Like a cover song, it's a good remake of a familiar tune. At Urban Eats, updated spins on the familiar are the stock-in-trade.

Urban Eats is an all-in-one bakery, espresso bar, deli (downstairs) and a bar and full-fledged restaurant (upstairs). It's one of many multipurpose eateries that have sprung up around Houston, including Tout Suite, Weights + Measures and Woodbar.

The selection of pâtés, Italian deli meats and cheeses on the first floor practically begs to be taken to a park for a picnic in the springtime air. Besides the gourmet goodies, there's a coffee and espresso bar, a bakery, and grab-and-go salads and sandwiches. A few booths upholstered in red hide in a cozy nook in the back and counter seating hugs the walls, perfect for diners seeking brief respite from the outside world.

There are fun ingredients for playing with at home, too, like multicolored pastas and truffles in red pesto. It's hard to tear yourself away from the gourmet eye candy. Allow for a bit of time after a meal for some indulgent grocery shopping.

The more formal restaurant is worth the trudge upstairs, though. The centerpiece is a big square bar that would be perfectly at home in an English pub. More booth seating lines the back wall, and there are tables in the aisles (which are a tad too close together). Double doors open up to the balcony patio outside, a boon during Houston's brief temperate seasons.

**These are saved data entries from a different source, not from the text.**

--- config.mk ---
export PLATFORM = sky130hd
export DESIGN_NAME = serial_time_sync_receiver_core
export DESIGN_NICKNAME = d
export VERILOG_FILES = /design/src/design/sts_pkg.sv /design/src/design/sts_frame_parser.sv /design/src/design/sts_edge_ram.sv /design/src/design/serial_time_sync_receiver_core.sv
export SDC_FILE = /design/constraint.sdc
export NUM_CORES = 2
export LEC_CHECK = 0
export BUFFER_PORTS_ARGS = -buffer_cell sky130_fd_sc_hd__buf_4
export CORE_UTILIZATION = 50
export CTS_CLUSTER_SIZE = 40
export DETAILED_ROUTE_END_ITERATION = 10
export PLACE_DENSITY_LB_ADDON = 0.12
export SLEW_MARGIN = 0
export SYNTH_ARGS = -nofsm -noshare
export SYNTH_HDL_FRONTEND = slang
export SYNTH_SLANG_ARGS = --single-unit
--- constraint.sdc ---
create_clock -name clk_i -period 8.6 [get_ports clk_i]
set_input_delay 0.86 -clock clk_i [delete_from_list [all_inputs] [get_ports clk_i]]
set_output_delay 0.86 -clock clk_i [all_outputs]
set_load 0.02 [all_outputs]
--- src/design/sts_pkg.sv ---
package sts_pkg;

  typedef enum logic [1:0] {
    MODE_EDGE = 2'd0,
    MODE_BYTE = 2'd1,
    MODE_OVF  = 2'd2
  } mode_e;

  typedef enum logic [2:0] {
    REG_SYNC_OFFSET  = 3'd0,
    REG_BYTE_TIME    = 3'd1,
    REG_EXPECTED_LAG = 3'd2,
    REG_WINDOW_MIN   = 3'd3,
    REG_WINDOW_MAX   = 3'd4,
    REG_REPEAT_EN    = 3'd5,
    REG_GENERATE_EN  = 3'd6
  } cfg_reg_e;

  localparam logic [7:0]  HDR_FIRST     = 8'hAA;
  localparam logic [7:0]  HDR_SECOND    = 8'hAF;
  localparam logic [19:0] US_PER_SECOND = 20'd1_000_000;
  localparam logic [31:0] HALF_SPAN     = 32'h8000_0000;

  localparam logic [15:0] SYNC_OFFSET_RST  = 16'd672;
  localparam logic [15:0] BYTE_TIME_RST    = 16'd100;
  localparam logic [15:0] EXPECTED_LAG_RST = 16'd120;
  localparam logic [15:0] WINDOW_MIN_RST   = 16'd40;
  localparam logic [15:0] WINDOW_MAX_RST   = 16'd500;

  typedef struct packed {
    logic        done;
    logic [31:0] raw_sec;
  } parse_t;

endpackage

--- src/design/sts_frame_parser.sv ---
module sts_frame_parser import sts_pkg::*; (
  input  logic       clk_i,
  input  logic       rst_ni,
  input  logic       step_i,
  input  logic [1:0] mode_i,
  input  logic [7:0] byte_value_i,
  input  logic       gen_en_i,
  output parse_t     parse_o
);

  typedef enum logic [1:0] {
    PH_HEADER0 = 2'd0,
    PH_HEADER1 = 2'd1,
    PH_SECONDS = 2'd2
  } phase_e;

  phase_e     phase_q, phase_d;
  logic [1:0] cnt_q, cnt_d;
  logic [7:0] bytes_q [3];
  logic       wr;
  logic       done;

  always_comb begin
    phase_d = phase_q;
    cnt_d   = cnt_q;
    wr      = 1'b0;
    done    = 1'b0;
    if (step_i && !gen_en_i) begin
      if (mode_i == MODE_OVF) begin
        phase_d = PH_HEADER0;
        cnt_d   = '0;
      end else if (mode_i == MODE_BYTE) begin
        unique case (phase_q)
          PH_HEADER1: begin
            phase_d = (byte_value_i == HDR_SECOND) ? PH_SECONDS : PH_HEADER0;
          end
          PH_SECONDS: begin
            if (cnt_q != 2'd3) begin
              wr    = 1'b1;
              cnt_d = cnt_q + 2'd1;
            end else begin
              cnt_d   = '0;
              phase_d = PH_HEADER0;
              done    = 1'b1;
            end
          end
          default: begin
            phase_d = (byte_value_i == HDR_FIRST) ? PH_HEADER1 : PH_HEADER0;
          end
        endcase
      end
    end
  end

  assign parse_o.done    = done;
  assign parse_o.raw_sec = {byte_value_i, bytes_q[2], bytes_q[1], bytes_q[0]};

  always_ff @(posedge clk_i or negedge rst_ni) begin
    if (!rst_ni) begin
      phase_q <= PH_HEADER0;
      cnt_q   <= '0;
    end else begin
      phase_q <= phase_d;
      cnt_q   <= cnt_d;
    end
  end

  always_ff @(posedge clk_i) begin
    if (wr) begin
      bytes_q[cnt_q] <= byte_value_i;
    end
  end

endmodule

(In order to see the second floor, visitors do indeed have to be able to walk up the stairs. There is no elevator, and Urban Eats isn't required to have one since it makes its full menu available downstairs.)

Urban Eats's strength is also its weakness. It puts new spins on familiar dishes, but like a Top 40 station with a limited catalog, it uses the same play-list over and over again. That makes you wonder if the conversations during menu development went something like this: "If bacon is good, let's use it in ten dishes!" "People like sliders. What if we do nine different kinds?" "Everyone loves french fries, so let's have eight different toppings to put on them!"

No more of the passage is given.